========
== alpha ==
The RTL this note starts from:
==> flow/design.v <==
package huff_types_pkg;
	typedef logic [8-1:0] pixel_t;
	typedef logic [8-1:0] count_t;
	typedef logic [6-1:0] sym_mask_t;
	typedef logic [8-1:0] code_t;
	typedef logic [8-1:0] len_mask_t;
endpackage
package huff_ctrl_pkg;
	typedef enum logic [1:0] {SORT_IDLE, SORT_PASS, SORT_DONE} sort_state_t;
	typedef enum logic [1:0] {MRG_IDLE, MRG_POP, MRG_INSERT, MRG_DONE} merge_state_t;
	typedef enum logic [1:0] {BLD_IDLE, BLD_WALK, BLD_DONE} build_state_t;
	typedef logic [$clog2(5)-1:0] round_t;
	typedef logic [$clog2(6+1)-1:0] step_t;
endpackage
From an optimization exercise on the open Yosys and OpenROAD flow, aimed at small area and few clock cycles per item; shortcuts taken in it are not production practice.
Function was checked by simulation only, so behaviour that the tests miss may differ from the original.

==> inputs of 06-25 <==
==> flow/design.v (excerpt) <==
module stereo_voice_volume_pan_law (
  input  logic        clk_i,
  input  logic        rst_ni,
  input  logic        in_valid_i,
  output logic        in_ready_o,
  input  logic [6:0]  in_voice_level_i,
  input  logic [6:0]  in_cmd_volume_i,
  input  logic [6:0]  in_cmd_pan_i,
  input  logic [6:0]  in_tone_volume_i,
  input  logic [6:0]  in_tone_pan_i,
  input  logic [6:0]  in_program_volume_i,
  output logic        out_valid_o,
  input  logic        out_ready_i,
  output logic [13:0] out_left_level_o,
  output logic [13:0] out_right_level_o,
  input  logic        cfg_we_i,
  input  logic [1:0]  cfg_idx_i,
  input  logic [6:0]  cfg_data_i
);
clock: 7.0 ns
lec_check: 0
cap_margin: 5
core_margin: 2
core_utilization: 40
cts_buf_list: sky130_fd_sc_hd__clkbuf_8
cts_cluster_diameter: 60
cts_cluster_size: 12
slew_margin: 5
synth_hierarchical: 1
synth_minimum_keep_size: 0
standard.sh (not shown) runs the stock make flow with config.mk's settings and CLKGATE_MAP_FILE= SYNTH_SCRIPT=/design/flow/synth_recipe.tcl, a recipe that flattens the netlist after the stock synthesis.
==> flow/flow/run.sh <==
#!/bin/bash
# The standard layout (standard.sh, all steps) with two settings of its own:
#  - each port gets a sky130_fd_sc_hd__buf_1 as its buffer (the standard flow
#    picks a larger delay buffer);
#  - clock tree synthesis uses clkbuf_8 leaf clusters of at most 12 sinks and
#    inserts no dummy loads.
# standard.sh's full output goes to standard.log in this folder.
set -euo pipefail
export BUFFER_PORTS_ARGS="-buffer_cell sky130_fd_sc_hd__buf_1"
export CTS_ARGS="-sink_clustering_enable -repair_clock_nets -dont_use_dummy_load -buf_list sky130_fd_sc_hd__clkbuf_8 -sink_clustering_size 12 -sink_clustering_max_diameter 60"
bash standard.sh finish > standard.log 2>&1
==> 02-20: changes against 06-25 <==
--- a/flow/design.v
+++ b/flow/design.v
@@ -54,60 +54,10 @@
   svv_fa u_t65 (.a(t46), .b(t47), .c(t64), .s(t65), .co(t66));
   svv_fa u_t67 (.a(t48), .b(t26), .c(t66), .s(t67), .co(t68));
   svv_fa u_t69 (.a(t27), .b(t28), .c(t68), .s(t69), .co(t70));
   assign y = {t70, t69, t67, t65, t63, t61, t59, t57, t55, t53, t51, t49, 1'b0, t1};
 endmodule
-module svv_sq7f (input logic [6:0] a, output logic [13:0] y);
-  logic t1, t2, t3, t4, t5, t6, t7, t8, t9, t10, t11, t12, t13, t14, t15, t16;
-  logic t17, t18, t19, t20, t21, t22, t23, t24, t25, t26, t27, t28, t29, t30, t31, t32;
-  logic t33, t34, t35, t36, t37, t38, t39, t40, t41, t42, t43, t44, t45, t46, t47, t48;
-  logic t49, t50, t51, t52;
-  assign t1 = a[0];
-  assign t2 = a[0] & a[1];
-  assign t3 = a[1];
-  assign t4 = a[0] & a[2];
-  assign t5 = a[0] & a[3];
-  assign t6 = a[1] & a[2];
-  assign t7 = a[2];
-  assign t8 = a[0] & a[4];
-  assign t9 = a[1] & a[3];
-  assign t10 = a[0] & a[5];
-  assign t11 = a[1] & a[4];
-  assign t12 = a[2] & a[3];
-  assign t13 = a[3];
-  assign t14 = a[0] & a[6];
-  assign t15 = a[1] & a[5];
-  assign t16 = a[2] & a[4];
-  assign t17 = a[1] & a[6];
-  assign t18 = a[2] & a[5];
-  assign t19 = a[3] & a[4];
-  assign t20 = a[4];
-  assign t21 = a[2] & a[6];
-  assign t22 = a[3] & a[5];
-  assign t23 = a[3] & a[6];
-  assign t24 = a[4] & a[5];
-  assign t25 = a[5];
-  assign t26 = a[4] & a[6];
-  assign t27 = a[5] & a[6];
-  assign t28 = a[6];
-  svv_ha u_t29 (.a(t10), .b(t11), .s(t29), .co(t30));
-  svv_ha u_t31 (.a(t14), .b(t15), .s(t31), .co(t32));
-  svv_fa u_t33 (.a(t17), .b(t18), .c(t19), .s(t33), .co(t34));
-  svv_ha u_t35 (.a(t5), .b(t6), .s(t35), .co(t36));
-  svv_ha u_t37 (.a(t8), .b(t9), .s(t37), .co(t38));
-  svv_fa u_t39 (.a(t29), .b(t12), .c(t13), .s(t39), .co(t40));
-  svv_fa u_t41 (.a(t30), .b(t31), .c(t16), .s(t41), .co(t42));
-  svv_fa u_t43 (.a(t32), .b(t33), .c(t20), .s(t43), .co(t44));
-  svv_fa u_t45 (.a(t34), .b(t21), .c(t22), .s(t45), .co(t46));
-  svv_fa u_t47 (.a(t23), .b(t24), .c(t25), .s(t47), .co(t48));
-  svv_ha u_t49 (.a(t2), .b(t3), .s(t49), .co(t50));
-  svv_ha u_t51 (.a(t4), .b(t50), .s(t51), .co(t52));
-  wire [9:0] ra = {1'b0, t27, t48, t46, t44, t42, t40, t38, t36, t35};
-  wire [9:0] rb = {1'b0, t28, t26, t47, t45, t43, t41, t39, t37, t7};
-  wire [9:0] sh = ra + rb + {9'd0, t52};
-  assign y = {sh[9], sh[8], sh[7], sh[6], sh[5], sh[4], sh[3], sh[2], sh[1], sh[0], t51, t49, 1'b0, t1};
-endmodule
 module svv_sq6 (input logic [5:0] a, output logic [11:0] y);
   logic t1, t2, t3, t4, t5, t6, t7, t8, t9, t10, t11, t12, t13, t14, t15, t16;
   logic t17, t18, t19, t20, t21, t22, t23, t24, t25, t26, t27, t28, t29, t30, t31, t32;
   logic t33, t34, t35, t36, t37, t38, t39, t40, t41, t42, t43, t44, t45, t46, t47, t48;
   logic t49, t50, t51;
@@ -176,11 +126,11 @@
   logic t353, t354, t355, t356, t357, t358, t359, t360, t361, t362, t363, t364, t365, t366, t367, t368;
   logic t369, t370, t371, t372, t373, t374, t375, t376, t377, t378, t379, t380, t381, t382, t383, t384;
   logic t385, t386, t387, t388, t389, t390, t391, t392, t393, t394, t395, t396, t397, t398, t399, t400;
   logic t401, t402, t403, t404, t405, t406, t407, t408, t409, t410, t411, t412, t413, t414, t415, t416;
   logic t417, t418, t419, t420, t421, t422, t423, t424, t425, t426, t427, t428, t429, t430, t431, t432;
-  logic t433, t434, t435, t436, t437, t438, t439;
+  logic t433, t434, t435, t436, t437;
   assign t1 = ~(a[0] & b[0]);
   assign t2 = ~(a[1] & b[0]);
   assign t3 = ~((a[2] & b[0]) | (a[0] & b[2]));
   assign t4 = ~(a[0] & b[3]);
   assign t5 = ~((a[3] & b[0]) | (a[1] & b[2]));
@@ -497,18 +447,16 @@
   svv_maj u_t433 (.a(t390), .b(t391), .c(t432), .y(t433));
   svv_maj u_t434 (.a(t392), .b(t393), .c(t433), .y(t434));
   svv_maj u_t435 (.a(t394), .b(t395), .c(t434), .y(t435));
   svv_maj u_t436 (.a(t396), .b(t397), .c(t435), .y(t436));
   svv_maj u_t437 (.a(t398), .b(t399), .c(t436), .y(t437));
-  svv_maj u_t438 (.a(t400), .b(t401), .c(t437), .y(t438));
-  svv_maj u_t439 (.a(t402), .b(t403), .c(t438), .y(t439));
-  wire [13:0] ra = {1'b1, t428, t426, t424, t422, t420, t418, t416, t414, t412, t410, t408, t406, t404};
-  wire [13:0] rb = {1'b1, t168, t427, t425, t423, t421, t419, t417, t415, t413, t411, t409, t407, t405};
-  wire [13:0] sh = ~(ra + rb + {13'd0, t439});
-  assign y = {sh[13], sh[12], sh[11], sh[10], sh[9], sh[8], sh[7], sh[6], sh[5], sh[4], sh[3], sh[2], sh[1], sh[0]};
+  wire [15:0] ra = {1'b1, t428, t426, t424, t422, t420, t418, t416, t414, t412, t410, t408, t406, t404, t402, t400};
+  wire [15:0] rb = {1'b1, t168, t427, t425, t423, t421, t419, t417, t415, t413, t411, t409, t407, t405, t403, t401};
+  wire [15:0] sh = ~(ra + rb + {15'd0, t437});
+  assign y = {sh[15], sh[14], sh[13], sh[12], sh[11], sh[10], sh[9], sh[8], sh[7], sh[6], sh[5], sh[4], sh[3], sh[2]};
 endmodule
-module svv_mul_x (input logic [13:0] a, input logic [13:0] b, output logic [13:0] y);
+module svv_mul_x (input logic [13:0] a, input logic [13:0] b, output logic [15:0] y);
   logic t1, t2, t3, t4, t5, t6, t7, t8, t9, t10, t11, t12, t13, t14, t15, t16;
   logic t17, t18, t19, t20, t21, t22, t23, t24, t25, t26, t27, t28, t29, t30, t31, t32;
   logic t33, t34, t35, t36, t37, t38, t39, t40, t41, t42, t43, t44, t45, t46, t47, t48;
   logic t49, t50, t51, t52, t53, t54, t55, t56, t57, t58, t59, t60, t61, t62, t63, t64;
   logic t65, t66, t67, t68, t69, t70, t71, t72, t73, t74, t75, t76, t77, t78, t79, t80;
@@ -532,11 +480,11 @@
   logic t353, t354, t355, t356, t357, t358, t359, t360, t361, t362, t363, t364, t365, t366, t367, t368;
   logic t369, t370, t371, t372, t373, t374, t375, t376, t377, t378, t379, t380, t381, t382, t383, t384;
   logic t385, t386, t387, t388, t389, t390, t391, t392, t393, t394, t395, t396, t397, t398, t399, t400;
   logic t401, t402, t403, t404, t405, t406, t407, t408, t409, t410, t411, t412, t413, t414, t415, t416;
   logic t417, t418, t419, t420, t421, t422, t423, t424, t425, t426, t427, t428, t429, t430, t431, t432;
-  logic t433, t434, t435, t436, t437;
+  logic t433;
   assign t1 = ~(a[0] & b[0]);
   assign t2 = ~(a[1] & b[0]);
   assign t3 = ~((a[2] & b[0]) | (a[0] & b[2]));
   assign t4 = ~(a[0] & b[3]);
   assign t5 = ~((a[3] & b[0]) | (a[1] & b[2]));
@@ -849,27 +797,22 @@
   assign t429 = t4 | t5;
   svv_maj u_t430 (.a(t385), .b(t8), .c(t429), .y(t430));
   svv_maj u_t431 (.a(t386), .b(t387), .c(t430), .y(t431));
   svv_maj u_t432 (.a(t388), .b(t389), .c(t431), .y(t432));
   svv_maj u_t433 (.a(t390), .b(t391), .c(t432), .y(t433));
-  svv_maj u_t434 (.a(t392), .b(t393), .c(t433), .y(t434));
-  svv_maj u_t435 (.a(t394), .b(t395), .c(t434), .y(t435));
-  svv_maj u_t436 (.a(t396), .b(t397), .c(t435), .y(t436));
-  svv_maj u_t437 (.a(t398), .b(t399), .c(t436), .y(t437));
-  wire [15:0] ra = {1'b1, t428, t426, t424, t422, t420, t418, t416, t414, t412, t410, t408, t406, t404, t402, t400};
-  wire [15:0] rb = {1'b1, t168, t427, t425, t423, t421, t419, t417, t415, t413, t411, t409, t407, t405, t403, t401};
-  wire [15:0] sh = ~(ra + rb + {15'd0, t437});
-  assign y = {sh[15], sh[14], sh[13], sh[12], sh[11], sh[10], sh[9], sh[8], sh[7], sh[6], sh[5], sh[4], sh[3], sh[2]};
+  wire [19:0] ra = {1'b1, t428, t426, t424, t422, t420, t418, t416, t414, t412, t410, t408, t406, t404, t402, t400, t398, t396, t394, t392};
+  wire [19:0] rb = {1'b1, t168, t427, t425, t423, t421, t419, t417, t415, t413, t411, t409, t407, t405, t403, t401, t399, t397, t395, t393};
+  wire [19:0] sh = ~(ra + rb + {19'd0, t433});
+  assign y = {sh[19], sh[18], sh[17], sh[16], sh[15], sh[14], sh[13], sh[12], sh[11], sh[10], sh[9], sh[8], sh[7], sh[6], sh[5], sh[4]};
 endmodule
 module svv_mul_vc (input logic [6:0] a, input logic [5:0] b, output logic [12:0] y);
   logic t1, t2, t3, t4, t5, t6, t7, t8, t9, t10, t11, t12, t13, t14, t15, t16;
   logic t17, t18, t19, t20, t21, t22, t23, t24, t25, t26, t27, t28, t29, t30, t31, t32;
   logic t33, t34, t35, t36, t37, t38, t39, t40, t41, t42, t43, t44, t45, t46, t47, t48;
   logic t49, t50, t51, t52, t53, t54, t55, t56, t57, t58, t59, t60, t61, t62, t63, t64;
   logic t65, t66, t67, t68, t69, t70, t71, t72, t73, t74, t75, t76, t77, t78, t79, t80;
   logic t81, t82, t83, t84, t85, t86, t87, t88, t89, t90, t91, t92, t93, t94, t95, t96;
-  logic t97, t98, t99, t100, t101, t102, t103, t104;
   assign t1 = ~(a[0] & b[0]);
   assign t2 = ~(a[0] & b[1]);
   assign t3 = ~(a[1] & b[0]);
   assign t4 = ~(a[0] & b[2]);
   assign t5 = ~(a[1] & b[1]);
@@ -941,18 +884,14 @@
   svv_fa u_t89 (.a(t72), .b(t40), .c(t41), .s(t89), .co(t90));
   svv_xn u_t91 (.a(t2), .b(t3), .y(t91));
   svv_or u_t92 (.a(t2), .b(t3), .y(t92));
   svv_fa u_t93 (.a(t73), .b(t6), .c(t92), .s(t93), .co(t94));
   svv_fa u_t95 (.a(t74), .b(t75), .c(t94), .s(t95), .co(t96));
-  svv_fa u_t97 (.a(t76), .b(t77), .c(t96), .s(t97), .co(t98));
-  svv_fa u_t99 (.a(t78), .b(t79), .c(t98), .s(t99), .co(t100));
-  svv_fa u_t101 (.a(t80), .b(t81), .c(t100), .s(t101), .co(t102));
-  svv_fa u_t103 (.a(t82), .b(t83), .c(t102), .s(t103), .co(t104));
-  wire [4:0] ra = {1'b1, t90, t88, t86, t84};
-  wire [4:0] rb = {1'b1, t42, t89, t87, t85};
-  wire [4:0] sh = ~(ra + rb + {4'd0, t104});
-  assign y = {sh[4], sh[3], sh[2], sh[1], sh[0], ~t103, ~t101, ~t99, ~t97, ~t95, ~t93, ~t91, ~t1};
+  wire [8:0] ra = {1'b1, t90, t88, t86, t84, t82, t80, t78, t76};
+  wire [8:0] rb = {1'b1, t42, t89, t87, t85, t83, t81, t79, t77};
+  wire [8:0] sh = ~(ra + rb + {8'd0, t96});
+  assign y = {sh[8], sh[7], sh[6], sh[5], sh[4], sh[3], sh[2], sh[1], sh[0], ~t95, ~t93, ~t91, ~t1};
 endmodule
 module svv_sq13 (input logic [12:0] a, output logic [13:0] y);
   logic t1, t2, t3, t4, t5, t6, t7, t8, t9, t10, t11, t12, t13, t14, t15, t16;
   logic t17, t18, t19, t20, t21, t22, t23, t24, t25, t26, t27, t28, t29, t30, t31, t32;
   logic t33, t34, t35, t36, t37, t38, t39, t40, t41, t42, t43, t44, t45, t46, t47, t48;
@@ -963,12 +902,11 @@
   logic t113, t114, t115, t116, t117, t118, t119, t120, t121, t122, t123, t124, t125, t126, t127, t128;
   logic t129, t130, t131, t132, t133, t134, t135, t136, t137, t138, t139, t140, t141, t142, t143, t144;
   logic t145, t146, t147, t148, t149, t150, t151, t152, t153, t154, t155, t156, t157, t158, t159, t160;
   logic t161, t162, t163, t164, t165, t166, t167, t168, t169, t170, t171, t172, t173, t174, t175, t176;
   logic t177, t178, t179, t180, t181, t182, t183, t184, t185, t186, t187, t188, t189, t190, t191, t192;
-  logic t193, t194, t195, t196, t197, t198, t199, t200, t201, t202, t203, t204, t205, t206, t207, t208;
-  logic t209, t210, t211, t212, t213, t214, t215;
+  logic t193, t194, t195, t196, t197, t198, t199, t200, t201, t202, t203, t204, t205;
   assign t1 = ~(a[0]);
   assign t2 = ~(a[0] & a[1]);
   assign t3 = ~(a[1]);
   assign t4 = ~(a[0] & a[2]);
   assign t5 = ~(a[0] & a[3]);
@@ -1125,22 +1063,14 @@
   svv_fa u_t200 (.a(t86), .b(t87), .c(t88), .s(t200), .co(t201));
   assign t202 = t2 | t3;
   assign t203 = t4 | t202;
   svv_maj u_t204 (.a(t164), .b(t7), .c(t203), .y(t204));
   svv_maj u_t205 (.a(t165), .b(t166), .c(t204), .y(t205));
-  svv_maj u_t206 (.a(t167), .b(t168), .c(t205), .y(t206));
-  svv_maj u_t207 (.a(t169), .b(t170), .c(t206), .y(t207));
-  svv_maj u_t208 (.a(t171), .b(t172), .c(t207), .y(t208));
-  svv_maj u_t209 (.a(t173), .b(t174), .c(t208), .y(t209));
-  svv_maj u_t210 (.a(t175), .b(t176), .c(t209), .y(t210));
-  svv_maj u_t211 (.a(t177), .b(t178), .c(t210), .y(t211));
-  svv_fa u_t212 (.a(t179), .b(t180), .c(t211), .s(t212), .co(t213));
-  svv_fa u_t214 (.a(t181), .b(t182), .c(t213), .s(t214), .co(t215));
-  wire [11:0] ra = {1'b1, t90, t201, t199, t197, t195, t193, t191, t189, t187, t185, t183};
-  wire [11:0] rb = {1'b1, t91, t89, t200, t198, t196, t194, t192, t190, t188, t186, t184};
-  wire [11:0] sh = ~(ra + rb + {11'd0, t215});
-  assign y = {sh[11], sh[10], sh[9], sh[8], sh[7], sh[6], sh[5], sh[4], sh[3], sh[2], sh[1], sh[0], ~t214, ~t212};
+  wire [19:0] ra = {1'b1, t90, t201, t199, t197, t195, t193, t191, t189, t187, t185, t183, t181, t179, t177, t175, t173, t171, t169, t167};
+  wire [19:0] rb = {1'b1, t91, t89, t200, t198, t196, t194, t192, t190, t188, t186, t184, t182, t180, t178, t176, t174, t172, t170, t168};
+  wire [19:0] sh = ~(ra + rb + {19'd0, t205});
+  assign y = {sh[19], sh[18], sh[17], sh[16], sh[15], sh[14], sh[13], sh[12], sh[11], sh[10], sh[9], sh[8], sh[7], sh[6]};
 endmodule
 module svv_fa (input logic a, input logic b, input logic c, output logic s, output logic co);
   assign s  = a ^ b ^ c;
   assign co = (a & b) | (a & c) | (b & c);
 endmodule
@@ -1200,13 +1130,13 @@
   logic        mono_q;
   logic [6:0]  sfx_q, master_q;           
   logic [13:0] sfx_use_q, master_use_q;   
   logic [13:0] cfg_sq;
   logic        copy_s, copy_m;
-  assign copy_s = !busy && stale_s_q && !(stale_m_q && cfg_we_i && cfg_idx_i == CfgSfx);
-  assign copy_m = !busy && stale_m_q && !copy_s;
-  svv_sq7f u_cfg_sq (.a(copy_s ? sfx_q : master_q), .y(cfg_sq));
+  assign copy_s = !busy && stale_s_q;
+  assign copy_m = !busy && stale_m_q && !stale_s_q;
+  svv_sq7 u_cfg_sq (.a(stale_s_q ? sfx_q : master_q), .y(cfg_sq));
   always_ff @(posedge clk_i or negedge rst_ni) begin
     if (!rst_ni) begin
       mono_q    <= 1'b0;
       sfx_q     <= 7'd127;
       master_q  <= 7'd127;
@@ -1245,46 +1175,44 @@
   logic [5:0]  c0, d0;
   logic [12:0] vc0;
   assign c0 = in_cmd_pan_i[6]  ? ~in_cmd_pan_i[5:0]  : in_cmd_pan_i[5:0];
   assign d0 = in_tone_pan_i[6] ? ~in_tone_pan_i[5:0] : in_tone_pan_i[5:0];
   svv_mul_vc u_vc (.a(in_voice_level_i), .b(c0), .y(vc0));
-  logic p1on0, p1l0, p2swap0;
-  assign p1on0   = !mono_q && (c0 != 6'd63);
-  assign p1l0    = in_cmd_pan_i[6];
-  assign p2swap0 = !mono_q && (d0 != 6'd63) && in_tone_pan_i[6];
   logic [6:0]  v_q1;
   logic [12:0] vc_q1;
-  logic        sx_q1, ox_q1;       
+  logic        p1on_q1, p1l_q1;    
   logic        p2on_q1, p2l_q1;    
   logic [5:0]  d_q1;
   logic [6:0]  tv_q1, cv_q1, pv_q1;
   always_ff @(posedge clk_i) begin
     if (adv) begin
       v_q1    <= in_voice_level_i;
       vc_q1   <= vc0;
-      sx_q1   <= p1on0 && (p1l0 != p2swap0);
-      ox_q1   <= p1on0 && (p1l0 == p2swap0);
+      p1on_q1 <= !mono_q && (c0 != 6'd63);
+      p1l_q1  <= in_cmd_pan_i[6];
       p2on_q1 <= !mono_q && (d0 != 6'd63);
       p2l_q1  <= in_tone_pan_i[6];
       d_q1    <= d0;
       tv_q1   <= in_tone_volume_i;
       cv_q1   <= in_cmd_volume_i;
       pv_q1   <= in_program_volume_i;
     end
   end
-  logic [13:0] a1, x1, tsq1;
+  logic [13:0] a1, x1, l1, r1, tsq1;
   svv_sq7  u_vsq (.a(v_q1), .y(a1));
   svv_sq13 u_m1 (.a(vc_q1), .y(x1));
   svv_sq7  u_tsq (.a(tv_q1), .y(tsq1));
+  assign l1 = (p1on_q1 && p1l_q1)  ? x1 : a1;
+  assign r1 = (p1on_q1 && !p1l_q1) ? x1 : a1;
   logic [13:0] src_q2, oth_q2, tsq_q2;
   logic        p2on_q2, p2l_q2;
   logic [5:0]  d_q2;
   logic [6:0]  cv_q2, pv_q2;
   always_ff @(posedge clk_i) begin
     if (adv) begin
-      src_q2  <= sx_q1 ? x1 : a1;
-      oth_q2  <= ox_q1 ? x1 : a1;
+      src_q2  <= (p2on_q1 && p2l_q1) ? r1 : l1;
+      oth_q2  <= (p2on_q1 && p2l_q1) ? l1 : r1;
       tsq_q2  <= tsq1;
       p2on_q2 <= p2on_q1;
       p2l_q2  <= p2l_q1;
       d_q2    <= d_q1;
       cv_q2   <= cv_q1;
@@ -1300,20 +1228,22 @@
   logic [6:0]  cv_q3, pv_q3;
   always_ff @(posedge clk_i) begin
     if (adv) begin
       g_q3    <= g2;
       oth_q3  <= oth_q2;
-      k_q3    <= p2on_q2 ? {dsq2, 2'd0} : tsq_q2;
+      k_q3    <= p2on_q2 ? {2'd0, dsq2} : tsq_q2;
       p2on_q3 <= p2on_q2;
       p2l_q3  <= p2l_q2;
       cv_q3   <= cv_q2;
       pv_q3   <= pv_q2;
     end
   end
+  logic [15:0] x3;
   logic [13:0] y3, l3, r3, cvsq3;
-  svv_mul_x u_m3 (.a(p2on_q3 ? g_q3 : oth_q3), .b(k_q3), .y(y3));
+  svv_mul_x u_m3 (.a(p2on_q3 ? g_q3 : oth_q3), .b(k_q3), .y(x3));
   svv_sq7 u_cvsq (.a(cv_q3), .y(cvsq3));
+  assign y3 = p2on_q3 ? x3[13:0] : x3[15:2];
   assign l3 = (p2on_q3 && p2l_q3) ? y3 : g_q3;
   assign r3 = (p2on_q3 && p2l_q3) ? g_q3 : y3;
   logic [13:0] l_q4, r_q4, cvsq_q4;
   logic [6:0]  pv_q4;
   always_ff @(posedge clk_i) begin
==> flow/run.sh (new file) <==
#!/bin/bash
# synth_recipe.tcl (not shown) runs the flow's synth.tcl, then flattens the netlist and writes it again
# the make line also repeats each setting of config.mk as NAME=value (left out here)
make -C /OpenROAD-flow-scripts/flow DESIGN_CONFIG=/design/flow/config.mk WORK_HOME=/design/flow/orfs CLKGATE_MAP_FILE= SYNTH_SCRIPT=/design/flow/synth_recipe.tcl finish
CAP_MARGIN = 20   (was 5)
SLEW_MARGIN = 20   (was 5)
removed: flow/flow/run.sh
removed: flow/standard.sh
==> summary of the runs <==
In 06-25 the worst hold slack is worse than in 02-20, by 0.0028 ns.
Against 02-20, the worst setup slack of 06-25 is lower by 0.88 ns.
Between 02-20 and 06-25, the lower via count is in 06-25 (gap 2.3%, measured against 06-25).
==============================
- _WORK TO BE COMPLETED_
Only a number is wanted here: how many lines of the records above contain "lower".

- _REPLY_
2